This an insurance case. Defendant entered a workers' compensation insurance contract with Plaintiff that covered August 2004 to August 2005. The parties chose a one-year retrospectively rated policy, which the Amended Complaint describes:

the insured typically pays a lower annual premium during the policy term. Beginning at around six months after policy termination, the carrier then examines the insured's loss activity and, based on that activity and subject to the retrospective factors specified in the insured's retrospective plan, computes (or "adjusts") the insured's retrospective premium. This retrospective premium increases, to a
specified maximum amount, as the claims dollars the carrier incurs increase. Conversely, a retrospective adjustment may, if the insured controls its losses by implementation of an effective risk management program, result in a credit to the insured.
(Doc. 12 at 2). Plaintiff's response to the motion to dismiss provides more general background on retrospectively rated policies:
[a] worker injured during a policy year will often continue to have medical needs beyond the expiration of that year. The workers compensation carrier is responsible for providing benefits to the worker for any injury that occurred during the policy year (even where the injury is only discovered subsequently to that year). In choosing a retrospective premium policy, [Defendant] elected to share in the obligation to make payments to injured workers for years to come.
(Doc. 15 at 6).

Against this backdrop, the policy allowed Plaintiff to calculate the retrospective premium six months after the policy ended and "annually thereafter." (Doc. 12 at 2, 43). So, on February 1, 2017, Plaintiff sent Defendant a "Twelfth Adjustment Invoice" that reflected Defendant owing it $503,839.00 in retrospective premium. (Doc. 12 at 70-74). The Invoice also noted a future adjustment to occur in twelve months. (Doc. 12 at 70). When Defendant refused to pay the half a million-dollar bill, Plaintiff sued it for breach of contract and unjust enrichment.
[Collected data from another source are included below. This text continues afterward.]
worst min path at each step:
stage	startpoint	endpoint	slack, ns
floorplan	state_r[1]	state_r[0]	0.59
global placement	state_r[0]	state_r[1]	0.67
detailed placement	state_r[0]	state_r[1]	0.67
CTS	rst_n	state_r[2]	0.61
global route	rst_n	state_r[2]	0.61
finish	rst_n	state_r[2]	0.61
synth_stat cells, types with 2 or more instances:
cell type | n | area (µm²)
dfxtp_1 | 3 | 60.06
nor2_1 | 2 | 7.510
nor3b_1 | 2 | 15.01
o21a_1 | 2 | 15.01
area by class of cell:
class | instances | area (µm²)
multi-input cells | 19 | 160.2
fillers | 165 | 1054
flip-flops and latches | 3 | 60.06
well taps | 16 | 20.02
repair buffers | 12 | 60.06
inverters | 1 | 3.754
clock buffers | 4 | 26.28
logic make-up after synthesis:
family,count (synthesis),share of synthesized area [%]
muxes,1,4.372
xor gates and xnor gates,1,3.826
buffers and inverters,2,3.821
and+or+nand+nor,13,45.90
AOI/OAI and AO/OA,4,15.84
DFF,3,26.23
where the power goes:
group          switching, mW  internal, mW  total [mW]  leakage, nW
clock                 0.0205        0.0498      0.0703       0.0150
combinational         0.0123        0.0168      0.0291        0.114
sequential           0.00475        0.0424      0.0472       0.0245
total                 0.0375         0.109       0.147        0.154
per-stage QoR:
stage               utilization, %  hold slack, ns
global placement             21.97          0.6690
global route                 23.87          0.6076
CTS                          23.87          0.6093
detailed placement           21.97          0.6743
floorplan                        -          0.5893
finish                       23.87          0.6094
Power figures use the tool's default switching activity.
===== src/rtl/mer_pkg.sv =====
// Shared types and constants of the midpoint ellipse rasterizer.
`timescale 1ns / 1ps
`default_nettype none

package mer_pkg;

  localparam int CoordBits = 12;
  localparam int RadBits   = CoordBits - 1;       // half-axis
  localparam int SqBits    = 2 * RadBits;         // rx^2, ry^2
  localparam int TermBits  = 3 * CoordBits;       // 2*ry^2*x, 2*rx^2*y
  localparam int DecBits   = 4 * CoordBits;       // midpoint decision
  localparam int MulBits   = 2 * CoordBits + 2;   // multiplier operand, holds (2x+1)^2
  localparam int ProdBits  = 2 * MulBits;
  localparam int AccBits   = ProdBits;            // quarter-unit accumulator

  localparam logic CMD_LOAD = 1'b0;
  localparam logic CMD_STEP = 1'b1;

  typedef enum logic [1:0] {
    PH_IDLE,
    PH_R1,
    PH_R2,
    PH_DONE
  } phase_e;

  typedef enum logic [4:0] {
    ST_IDLE,
    ST_LD_RX,
    ST_LD_RY,
    ST_LD_RXRY,
    ST_LD_INIT,
    ST_LD_RND,
    ST_CHECK,
    ST_S_A2,
    ST_S_RYA,
    ST_S_B2,
    ST_S_RXB,
    ST_S_RXRY,
    ST_S_SUB,
    ST_S_RND,
    ST_STEP,
    ST_DEC,
    ST_EMIT
  } state_e;

  typedef enum logic [3:0] {
    OP_NONE,
    OP_LOAD,
    OP_RX2,
    OP_RY2,
    OP_INIT,
    OP_ROUND,
    OP_ROUND_R2,
    OP_ACC_SET,
    OP_ACC_ADD4,
    OP_ACC_SUB4,
    OP_STEP,
    OP_DEC,
    OP_DONE,
    OP_EMIT
  } dp_op_e;

  typedef enum logic [3:0] {
    MUL_NONE,
    MUL_RX_RX,
    MUL_RY_RY,
    MUL_RX2_RY,
    MUL_A_A,
    MUL_RY2_P,
    MUL_B_B,
    MUL_RX2_P,
    MUL_RX2_RY2
  } mul_sel_e;

  typedef struct packed {
    dp_op_e   op;
    mul_sel_e mul;
  } ctrl_t;

  typedef struct packed {
    phase_e phase;
    logic   step_lt;   // 2*ry^2*x < 2*rx^2*y
    logic   y_zero;
    logic   out_busy;  // result register full and not taken this cycle
  } sts_t;

endpackage

`default_nettype wire


===== src/rtl/mer_mul.sv =====
// Shared unsigned multiplier with registered product.
`timescale 1ns / 1ps
`default_nettype none

module mer_mul (
  input  wire logic                          clk_i,
  input  wire logic [mer_pkg::MulBits-1:0]   op_a_i,
  input  wire logic [mer_pkg::MulBits-1:0]   op_b_i,
  output logic      [mer_pkg::ProdBits-1:0]  prod_o
);

  logic [mer_pkg::ProdBits-1:0] prod_q;
  logic [mer_pkg::ProdBits-1:0] prod_d;

  assign prod_d = mer_pkg::ProdBits'(op_a_i) * mer_pkg::ProdBits'(op_b_i);

  always_ff @(posedge clk_i) begin
    prod_q <= prod_d;
  end

  assign prod_o = prod_q;

endmodule

`default_nettype wire


===== src/rtl/mer_ctrl.sv =====
// Sequencer of the ellipse rasterizer: load, region switch and step sequences.
`timescale 1ns / 1ps
`default_nettype none

module mer_ctrl (
  input  wire logic           clk_i,
  input  wire logic           rst_ni,
  input  wire logic           in_valid_i,
  input  wire logic           cmd_i,
  output logic                in_ready_o,
  input  wire mer_pkg::sts_t  sts_i,
  output mer_pkg::ctrl_t      ctrl_o
);

  mer_pkg::state_e state_q, state_d;

  always_ff @(posedge clk_i or negedge rst_ni) begin
    if (!rst_ni) begin
      state_q <= mer_pkg::ST_IDLE;
    end else begin
      state_q <= state_d;
    end
  end

  // next state
  always_comb begin
    state_d = state_q;
    case (state_q)
      mer_pkg::ST_IDLE: begin
        if (in_valid_i) begin
          if (cmd_i == mer_pkg::CMD_LOAD) begin
            state_d = mer_pkg::ST_LD_RX;
          end else if (sts_i.phase inside {mer_pkg::PH_R1, mer_pkg::PH_R2}) begin
            state_d = mer_pkg::ST_STEP;
          end
        end
      end
      mer_pkg::ST_LD_RX:   state_d = mer_pkg::ST_LD_RY;
      mer_pkg::ST_LD_RY:   state_d = mer_pkg::ST_LD_RXRY;
      mer_pkg::ST_LD_RXRY: state_d = mer_pkg::ST_LD_INIT;
      mer_pkg::ST_LD_INIT: state_d = mer_pkg::ST_LD_RND;
      mer_pkg::ST_LD_RND:  state_d = mer_pkg::ST_CHECK;
      mer_pkg::ST_CHECK: begin
        if (sts_i.step_lt || sts_i.y_zero) begin
          state_d = mer_pkg::ST_EMIT;
        end else begin
          state_d = mer_pkg::ST_S_A2;
        end
      end
      mer_pkg::ST_S_A2:   state_d = mer_pkg::ST_S_RYA;
      mer_pkg::ST_S_RYA:  state_d = mer_pkg::ST_S_B2;
      mer_pkg::ST_S_B2:   state_d = mer_pkg::ST_S_RXB;
      mer_pkg::ST_S_RXB:  state_d = mer_pkg::ST_S_RXRY;
      mer_pkg::ST_S_RXRY: state_d = mer_pkg::ST_S_SUB;
      mer_pkg::ST_S_SUB:  state_d = mer_pkg::ST_S_RND;
      mer_pkg::ST_S_RND:  state_d = mer_pkg::ST_EMIT;
      mer_pkg::ST_STEP:   state_d = mer_pkg::ST_DEC;
      mer_pkg::ST_DEC: begin
        state_d = (sts_i.phase == mer_pkg::PH_R1) ? mer_pkg::ST_CHECK : mer_pkg::ST_EMIT;
      end
      mer_pkg::ST_EMIT: begin
        if (!sts_i.out_busy) begin
          state_d = mer_pkg::ST_IDLE;
        end
      end
      default: state_d = mer_pkg::ST_IDLE;
    endcase
  end

  // outputs
  always_comb begin
    in_ready_o = 1'b0;
    ctrl_o.op  = mer_pkg::OP_NONE;
    ctrl_o.mul = mer_pkg::MUL_NONE;
    case (state_q)
      mer_pkg::ST_IDLE: begin
        in_ready_o = 1'b1;
        if (in_valid_i && (cmd_i == mer_pkg::CMD_LOAD)) begin
          ctrl_o.op = mer_pkg::OP_LOAD;
        end
      end
      mer_pkg::ST_LD_RX: ctrl_o.mul = mer_pkg::MUL_RX_RX;
      mer_pkg::ST_LD_RY: begin
        ctrl_o.op  = mer_pkg::OP_RX2;
        ctrl_o.mul = mer_pkg::MUL_RY_RY;
      end
      mer_pkg::ST_LD_RXRY: begin
        ctrl_o.op  = mer_pkg::OP_RY2;
        ctrl_o.mul = mer_pkg::MUL_RX2_RY;
      end
      mer_pkg::ST_LD_INIT: ctrl_o.op = mer_pkg::OP_INIT;
      mer_pkg::ST_LD_RND:  ctrl_o.op = mer_pkg::OP_ROUND;
      mer_pkg::ST_CHECK: begin
        if (!sts_i.step_lt && sts_i.y_zero) begin
          ctrl_o.op = mer_pkg::OP_DONE;
        end
      end
      mer_pkg::ST_S_A2:  ctrl_o.mul = mer_pkg::MUL_A_A;
      mer_pkg::ST_S_RYA: ctrl_o.mul = mer_pkg::MUL_RY2_P;
      mer_pkg::ST_S_B2: begin
        ctrl_o.op  = mer_pkg::OP_ACC_SET;
        ctrl_o.mul = mer_pkg::MUL_B_B;
      end
      mer_pkg::ST_S_RXB: ctrl_o.mul = mer_pkg::MUL_RX2_P;
      mer_pkg::ST_S_RXRY: begin
        ctrl_o.op  = mer_pkg::OP_ACC_ADD4;
        ctrl_o.mul = mer_pkg::MUL_RX2_RY2;
      end
      mer_pkg::ST_S_SUB: ctrl_o.op = mer_pkg::OP_ACC_SUB4;
      mer_pkg::ST_S_RND: ctrl_o.op = mer_pkg::OP_ROUND_R2;
      mer_pkg::ST_STEP:  ctrl_o.op = mer_pkg::OP_STEP;
      mer_pkg::ST_DEC:   ctrl_o.op = mer_pkg::OP_DEC;
      mer_pkg::ST_EMIT: begin
        if (!sts_i.out_busy) begin
          ctrl_o.op = mer_pkg::OP_EMIT;
        end
      end
      default: ;
    endcase
  end

endmodule

`default_nettype wire


===== src/rtl/mer_dpath.sv =====
// Ellipse datapath: geometry registers, decision accumulator, result register.
`timescale 1ns / 1ps
`default_nettype none

module mer_dpath (
  input  wire logic                           clk_i,
  input  wire logic                           rst_ni,
  input  wire mer_pkg::ctrl_t                 ctrl_i,
  output mer_pkg::sts_t                       sts_o,
  input  wire logic [mer_pkg::CoordBits-1:0]  start_x_i,
  input  wire logic [mer_pkg::CoordBits-1:0]  start_y_i,
  input  wire logic [mer_pkg::CoordBits-1:0]  end_x_i,
  input  wire logic [mer_pkg::CoordBits-1:0]  end_y_i,
  output logic      [mer_pkg::MulBits-1:0]    mul_a_o,
  output logic      [mer_pkg::MulBits-1:0]    mul_b_o,
  input  wire logic [mer_pkg::ProdBits-1:0]   prod_i,
  output logic                                out_valid_o,
  input  wire logic                           out_ready_i,
  output logic      [mer_pkg::CoordBits-1:0]  pt0_x_o,
  output logic      [mer_pkg::CoordBits-1:0]  pt0_y_o,
  output logic      [mer_pkg::CoordBits-1:0]  pt1_x_o,
  output logic      [mer_pkg::CoordBits-1:0]  pt1_y_o,
  output logic      [mer_pkg::CoordBits-1:0]  pt2_x_o,
  output logic      [mer_pkg::CoordBits-1:0]  pt2_y_o,
  output logic      [mer_pkg::CoordBits-1:0]  pt3_x_o,
  output logic      [mer_pkg::CoordBits-1:0]  pt3_y_o,
  output logic                                last_o
);

  localparam int CB = mer_pkg::CoordBits;
  localparam int RB = mer_pkg::RadBits;
  localparam int SB = mer_pkg::SqBits;
  localparam int TB = mer_pkg::TermBits;
  localparam int DB = mer_pkg::DecBits;
  localparam int AB = mer_pkg::AccBits;
  localparam int MB = mer_pkg::MulBits;

  logic [CB-1:0] cx_q, cx_d, cy_q, cy_d;
  logic [RB-1:0] rx_q, rx_d, ry_q, ry_d;
  logic [SB-1:0] rx2_q, rx2_d, ry2_q, ry2_d;
  logic [CB-1:0] cur_x_q, cur_x_d, cur_y_q, cur_y_d;
  logic [TB-1:0] stepx_q, stepx_d, stepy_q, stepy_d;
  logic [DB-1:0] dec_q, dec_d;
  logic [AB-1:0] acc_q, acc_d;
  logic          simple_q, simple_d;
  mer_pkg::phase_e phase_q, phase_d;
  logic          out_valid_q, out_valid_d;
  logic [CB-1:0] pt_px_q, pt_px_d, pt_mx_q, pt_mx_d, pt_py_q, pt_py_d, pt_my_q, pt_my_d;
  logic          out_last_q, out_last_d;

  logic [CB-1:0] diff_x, diff_y;
  logic [CB:0]   sum_x, sum_y;
  logic [TB-1:0] two_rx2, two_ry2;
  logic [AB-1:0] prod4, rnd_t, rnd_u;
  logic [CB-1:0] y_m1;
  logic          dec_neg, dec_pos;

  // box corners to center and half axes
  assign diff_x = (end_x_i >= start_x_i) ? (end_x_i - start_x_i) : (start_x_i - end_x_i);
  assign diff_y = (end_y_i >= start_y_i) ? (end_y_i - start_y_i) : (start_y_i - end_y_i);
  assign sum_x  = {1'b0, start_x_i} + {1'b0, end_x_i};
  assign sum_y  = {1'b0, start_y_i} + {1'b0, end_y_i};

  assign two_rx2 = TB'(rx2_q) << 1;
  assign two_ry2 = TB'(ry2_q) << 1;
  assign prod4   = {prod_i[AB-3:0], 2'b00};
  assign y_m1    = cur_y_q - CB'(1);
  assign dec_neg = dec_q[DB-1];
  assign dec_pos = !dec_q[DB-1] && (|dec_q);

  // (q + 2) / 4 truncated toward zero
  assign rnd_t = acc_q + AB'(2);
  assign rnd_u = rnd_t[AB-1] ? (rnd_t + AB'(3)) : rnd_t;

  always_comb begin
    mul_a_o = '0;
    mul_b_o = '0;
    case (ctrl_i.mul)
      mer_pkg::MUL_RX_RX: begin
        mul_a_o = MB'(rx_q);
        mul_b_o = MB'(rx_q);
      end
      mer_pkg::MUL_RY_RY: begin
        mul_a_o = MB'(ry_q);
        mul_b_o = MB'(ry_q);
      end
      mer_pkg::MUL_RX2_RY: begin
        mul_a_o = MB'(rx2_q);
        mul_b_o = MB'(ry_q);
      end
      mer_pkg::MUL_A_A: begin
        mul_a_o = MB'({cur_x_q, 1'b1});
        mul_b_o = MB'({cur_x_q, 1'b1});
      end
      mer_pkg::MUL_RY2_P: begin
        mul_a_o = MB'(ry2_q);
        mul_b_o = prod_i[MB-1:0];
      end
      mer_pkg::MUL_B_B: begin
        mul_a_o = MB'(y_m1);
        mul_b_o = MB'(y_m1);
      end
      mer_pkg::MUL_RX2_P: begin
        mul_a_o = MB'(rx2_q);
        mul_b_o = prod_i[MB-1:0];
      end
      mer_pkg::MUL_RX2_RY2: begin
        mul_a_o = MB'(rx2_q);
        mul_b_o = MB'(ry2_q);
      end
      default: ;
    endcase
  end

  always_comb begin
    cx_d = cx_q;  cy_d = cy_q;
    rx_d = rx_q;  ry_d = ry_q;
    rx2_d = rx2_q;  ry2_d = ry2_q;
    cur_x_d = cur_x_q;  cur_y_d = cur_y_q;
    stepx_d = stepx_q;  stepy_d = stepy_q;
    dec_d = dec_q;
    acc_d = acc_q;
    simple_d = simple_q;
    phase_d = phase_q;
    pt_px_d = pt_px_q;  pt_mx_d = pt_mx_q;
    pt_py_d = pt_py_q;  pt_my_d = pt_my_q;
    out_last_d = out_last_q;
    out_valid_d = out_valid_q && !out_ready_i;
    case (ctrl_i.op)
      mer_pkg::OP_LOAD: begin
        cx_d = sum_x[CB:1];
        cy_d = sum_y[CB:1];
        rx_d = diff_x[CB-1:1];
        ry_d = diff_y[CB-1:1];
      end
      mer_pkg::OP_RX2: rx2_d = prod_i[SB-1:0];
      mer_pkg::OP_RY2: ry2_d = prod_i[SB-1:0];
      mer_pkg::OP_INIT: begin
        cur_x_d = '0;
        cur_y_d = CB'(ry_q);
        stepx_d = '0;
        stepy_d = {prod_i[TB-2:0], 1'b0};
        acc_d   = (AB'(ry2_q) << 2) - prod4 + AB'(rx2_q);
        phase_d = mer_pkg::PH_R1;
      end
      mer_pkg::OP_ROUND: dec_d = rnd_u[DB+1:2];
      mer_pkg::OP_ROUND_R2: begin
        dec_d   = rnd_u[DB+1:2];
        phase_d = mer_pkg::PH_R2;
      end
      mer_pkg::OP_ACC_SET:  acc_d = prod_i[AB-1:0];
      mer_pkg::OP_ACC_ADD4: acc_d = acc_q + prod4;
      mer_pkg::OP_ACC_SUB4: acc_d = acc_q - prod4;
      mer_pkg::OP_STEP: begin
        if (phase_q == mer_pkg::PH_R1) begin
          simple_d = dec_neg;
          cur_x_d  = cur_x_q + CB'(1);
          stepx_d  = stepx_q + two_ry2;
          if (!dec_neg) begin
            cur_y_d = y_m1;
            stepy_d = stepy_q - two_rx2;
          end
        end else begin
          simple_d = dec_pos;
          cur_y_d  = y_m1;
          stepy_d  = stepy_q - two_rx2;
          if (!dec_pos) begin
            cur_x_d = cur_x_q + CB'(1);
            stepx_d = stepx_q + two_ry2;
          end
        end
      end
      mer_pkg::OP_DEC: begin
        if (phase_q == mer_pkg::PH_R1) begin
          dec_d = dec_q + DB'(ry2_q) + DB'(stepx_q) - (simple_q ? DB'(0) : DB'(stepy_q));
        end else begin
          dec_d = dec_q + DB'(rx2_q) - DB'(stepy_q) + (simple_q ? DB'(0) : DB'(stepx_q));
          if (cur_y_q == '0) begin
            phase_d = mer_pkg::PH_DONE;
          end
        end
      end
      mer_pkg::OP_DONE: phase_d = mer_pkg::PH_DONE;
      mer_pkg::OP_EMIT: begin
        pt_px_d     = cx_q + cur_x_q;
        pt_mx_d     = cx_q - cur_x_q;
        pt_py_d     = cy_q + cur_y_q;
        pt_my_d     = cy_q - cur_y_q;
        out_last_d  = (phase_q == mer_pkg::PH_DONE);
        out_valid_d = 1'b1;
      end
      default: ;
    endcase
  end

  always_ff @(posedge clk_i or negedge rst_ni) begin
    if (!rst_ni) begin
      phase_q     <= mer_pkg::PH_IDLE;
      out_valid_q <= 1'b0;
    end else begin
      phase_q     <= phase_d;
      out_valid_q <= out_valid_d;
    end
  end

  always_ff @(posedge clk_i) begin
    cx_q <= cx_d;  cy_q <= cy_d;
    rx_q <= rx_d;  ry_q <= ry_d;
    rx2_q <= rx2_d;  ry2_q <= ry2_d;
    cur_x_q <= cur_x_d;  cur_y_q <= cur_y_d;
    stepx_q <= stepx_d;  stepy_q <= stepy_d;
    dec_q <= dec_d;
    acc_q <= acc_d;
    simple_q <= simple_d;
    pt_px_q <= pt_px_d;  pt_mx_q <= pt_mx_d;
    pt_py_q <= pt_py_d;  pt_my_q <= pt_my_d;
    out_last_q <= out_last_d;
  end

  assign sts_o.phase    = phase_q;
  assign sts_o.step_lt  = (stepx_q < stepy_q);
  assign sts_o.y_zero   = (cur_y_q == '0);
  assign sts_o.out_busy = out_valid_q && !out_ready_i;

  assign out_valid_o = out_valid_q;
  assign pt0_x_o = pt_px_q;
  assign pt0_y_o = pt_py_q;
  assign pt1_x_o = pt_mx_q;
  assign pt1_y_o = pt_py_q;
  assign pt2_x_o = pt_px_q;
  assign pt2_y_o = pt_my_q;
  assign pt3_x_o = pt_mx_q;
  assign pt3_y_o = pt_my_q;
  assign last_o  = out_last_q;

  // a result is never written over one that is still waiting
  a_no_overwrite: assert property (@(posedge clk_i) disable iff (!rst_ni)
    (ctrl_i.op == mer_pkg::OP_EMIT) |-> !(out_valid_q && !out_ready_i))
    else $error("result register overwritten");

  a_last_flag: assert property (@(posedge clk_i) disable iff (!rst_ni)
    (ctrl_i.op == mer_pkg::OP_EMIT) |=>
      (out_valid_q && (out_last_q == (phase_q == mer_pkg::PH_DONE))))
    else $error("last flag does not match phase");

  a_r2_y_nonzero: assert property (@(posedge clk_i) disable iff (!rst_ni)
    (ctrl_i.op == mer_pkg::OP_STEP && phase_q == mer_pkg::PH_R2) |-> (cur_y_q != '0))
    else $error("region 2 step with y at zero");

  a_no_skip_r1: assert property (@(posedge clk_i) disable iff (!rst_ni)
    (phase_q == mer_pkg::PH_IDLE) |=> (phase_q != mer_pkg::PH_R2))
    else $error("region 2 entered without load");

endmodule

`default_nettype wire


===== src/rtl/midpoint_ellipse_rasterizer.sv =====
// Top level of the midpoint ellipse rasterizer.
//
//   channel  direction  handshake               payload
//   in       input      in_valid_i / in_ready_o  cmd_i, start_x_i, start_y_i, end_x_i, end_y_i
//   out      output     out_valid_o / out_ready_i pt0..pt3 x/y, last_o
//
// Load transaction: the shared multiplier runs rx^2, ry^2, rx^2*ry in turn, the decision
// is set and rounded, and the region switch follows if the ellipse starts in region 2.
// Step transaction: a step and a decision update, then in region 1 a region check; at the
// region switch the region-2 start value takes five passes through the multiplier.
// One transaction at a time; the result register frees the input side while a
// result waits, and the sequencer holds before writing a new result until taken.
// Reset clears the sequencer, phase and result valid; no clearing pass.
`timescale 1ns / 1ps
`default_nettype none

module midpoint_ellipse_rasterizer (
  input  wire logic                           clk_i,
  input  wire logic                           rst_ni,
  input  wire logic                           in_valid_i,
  output logic                                in_ready_o,
  input  wire logic                           cmd_i,
  input  wire logic [mer_pkg::CoordBits-1:0]  start_x_i,
  input  wire logic [mer_pkg::CoordBits-1:0]  start_y_i,
  input  wire logic [mer_pkg::CoordBits-1:0]  end_x_i,
  input  wire logic [mer_pkg::CoordBits-1:0]  end_y_i,
  output logic                                out_valid_o,
  input  wire logic                           out_ready_i,
  output logic      [mer_pkg::CoordBits-1:0]  pt0_x_o,
  output logic      [mer_pkg::CoordBits-1:0]  pt0_y_o,
  output logic      [mer_pkg::CoordBits-1:0]  pt1_x_o,
  output logic      [mer_pkg::CoordBits-1:0]  pt1_y_o,
  output logic      [mer_pkg::CoordBits-1:0]  pt2_x_o,
  output logic      [mer_pkg::CoordBits-1:0]  pt2_y_o,
  output logic      [mer_pkg::CoordBits-1:0]  pt3_x_o,
  output logic      [mer_pkg::CoordBits-1:0]  pt3_y_o,
  output logic                                last_o
);

  mer_pkg::ctrl_t ctrl;
  mer_pkg::sts_t  sts;
  logic [mer_pkg::MulBits-1:0]  mul_a, mul_b;
  logic [mer_pkg::ProdBits-1:0] prod;

  mer_ctrl u_ctrl (
    .clk_i      (clk_i),
    .rst_ni     (rst_ni),
    .in_valid_i (in_valid_i),
    .cmd_i      (cmd_i),
    .in_ready_o (in_ready_o),
    .sts_i      (sts),
    .ctrl_o     (ctrl)
  );

  mer_mul u_mul (
    .clk_i  (clk_i),
    .op_a_i (mul_a),
    .op_b_i (mul_b),
    .prod_o (prod)
  );

  mer_dpath u_dpath (
    .clk_i       (clk_i),
    .rst_ni      (rst_ni),
    .ctrl_i      (ctrl),
    .sts_o       (sts),
    .start_x_i   (start_x_i),
    .start_y_i   (start_y_i),
    .end_x_i     (end_x_i),
    .end_y_i     (end_y_i),
    .mul_a_o     (mul_a),
    .mul_b_o     (mul_b),
    .prod_i      (prod),
    .out_valid_o (out_valid_o),
    .out_ready_i (out_ready_i),
    .pt0_x_o     (pt0_x_o),
    .pt0_y_o     (pt0_y_o),
    .pt1_x_o     (pt1_x_o),
    .pt1_y_o     (pt1_y_o),
    .pt2_x_o     (pt2_x_o),
    .pt2_y_o     (pt2_y_o),
    .pt3_x_o     (pt3_x_o),
    .pt3_y_o     (pt3_y_o),
    .last_o      (last_o)
  );

endmodule

`default_nettype wire
==> src/hw/rtl/pce_pkg.sv <==
package pce_pkg;

    localparam int CORDIC_STEPS_DEF = 18;
    localparam int FRAC_BITS_DEF    = 16;
    localparam int MAX_STEPS        = 30;
    localparam int T_WIDTH          = 19;
    localparam int COORD_WIDTH      = 32;
    localparam int RADIUS_WIDTH     = 31;
    localparam logic [T_WIDTH-1:0] T_LIMIT = 19'd411774;

    // Angles in Q2.30
    localparam logic signed [35:0] Q30_PI      = 36'sd3373259426;
    localparam logic signed [35:0] Q30_HALF_PI = 36'sd1686629713;
    localparam logic signed [35:0] Q30_TWO_PI  = 36'sd6746518852;
    localparam logic signed [35:0] Q30_GAIN    = 36'sd652032874;

    typedef enum logic [1:0] {
        KIND_CIRCLE  = 2'd0,
        KIND_ELLIPSE = 2'd1,
        KIND_HELIX   = 2'd2,
        KIND_SPARE   = 2'd3
    } kind_t;

    typedef enum logic [2:0] {
        REG_KIND     = 3'd0,
        REG_CENTER_X = 3'd1,
        REG_CENTER_Y = 3'd2,
        REG_CENTER_Z = 3'd3,
        REG_RADIUS_X = 3'd4,
        REG_RADIUS_Y = 3'd5,
        REG_STEP     = 3'd6,
        REG_NONE     = 3'd7
    } reg_idx_t;

    function automatic logic [31:0] atan_q30(input int i);
        case (i)
            0:  atan_q30 = 32'd843314857;
            1:  atan_q30 = 32'd497837829;
            2:  atan_q30 = 32'd263043837;
            3:  atan_q30 = 32'd133525159;
            4:  atan_q30 = 32'd67021687;
            5:  atan_q30 = 32'd33543516;
            6:  atan_q30 = 32'd16775851;
            7:  atan_q30 = 32'd8388437;
            8:  atan_q30 = 32'd4194283;
            9:  atan_q30 = 32'd2097149;
            default: atan_q30 = 32'd1 << (30 - i);
        endcase
    endfunction

    // Round half up of a Q30 constant to f fraction bits.
    function automatic logic signed [35:0] rnd_q30(input logic signed [35:0] v, input int f);
        logic signed [35:0] r;
        r = v;
        if (f < 30) begin
            r = (v + (36'sd1 <<< (29 - f))) >>> (30 - f);
        end
        return r;
    endfunction

    // Saturate a wide signed value to 32 bits.
    function automatic logic signed [31:0] sat32(input logic signed [65:0] v);
        logic signed [31:0] r;
        if (v > 66'sd2147483647) begin
            r = 32'sh7FFFFFFF;
        end else if (v < -66'sd2147483648) begin
            r = 32'sh80000000;
        end else begin
            r = v[31:0];
        end
        return r;
    endfunction

endpackage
The Court dismissed the complaint because it "provided no facts or made any allegations of any event or losses that would create entitlements occurring beyond the one-year term of the Policy and within the statute of limitations period." (Doc. 11 at 4). The Amended Complaint followed, which Defendant again moves to dismiss with prejudice under Federal Rule of Civil Procedure 12(b)(6).

LEGAL STANDARD

Rule 12(b)(6) allows a complaint to be dismissed for failing to state a claim upon which relief can be granted. To survive a motion to dismiss, "a complaint must contain sufficient factual matter, accepted as true, to state a claim to relief that is plausible on its face." Ashcroft v. Iqbal, 556 U.S. 662, 678 (2009). A claim is facially plausible when the complaint's factual content allows the court to draw a reasonable inference that the defendant is liable for the alleged misconduct. Id. A party must plead more than "labels and conclusions, and a formulaic recitation of the elements of a cause of action will not do." Bell Atl. Corp. v. Twombly, 550 U.S. 544, 555 (2007) (citations omitted). And when deciding a motion to dismiss, the court must accept all factual allegations as true and view them in a light most favorable to the plaintiff. Ashcroft, 556 U.S. at 679.

DISCUSSION

Defendant makes two arguments for dismissal: (1) the "Amended Complaint fails to allege any incurred loss or claim made against the policy that create an entitlement for it to receive retrospective premiums"; and (2) the statute of limitations bars this suit. (Doc. 14 at 2). Neither argument carries the day. The Court starts with the statute of limitations.

"[S]tatutes of limitation establish the time period within which a cause of action must be commenced. The limitation period is directly related to the date on which the cause of action accrued." WRH Mortg., Inc. v. Butler, 684 So. 2d 325, 327 (Fla. Dist. Ct. App. 1996). "A cause of action accrues when the last element constituting the cause of action occurs." Fla. Stat. § 95.031(1).

It is also well settled that "[a] statute of limitations bar is an affirmative defense and plaintiffs are not required to negate an affirmative defense in their complaint." Beach Comm. Bank v. CBG Real Estate LLC, 674 F. App'x 932, 934 (11th Cir. 2017) (citation omitted). Courts thus grant a motion to dismiss on statute of limitations grounds "only if it is apparent from the face of the complaint that the claim is time-barred." Id. at 934 (citation omitted). And "a motion to dismiss on statute of limitations grounds should not be granted where resolution depends either on facts not yet in evidence or on construing factual ambiguities in the complaint in defendant's favor." Clements v. 3M Elec. Monitoring, No. 2:16-CV-776-FTM-38CM, 2017 WL 4326618, at *2 (M.D. Fla. June 29, 2017) (citing Omar ex rel. Cannon v. Lindsey, 334 F.3d 1246, 1252 (11th Cir. 2003)).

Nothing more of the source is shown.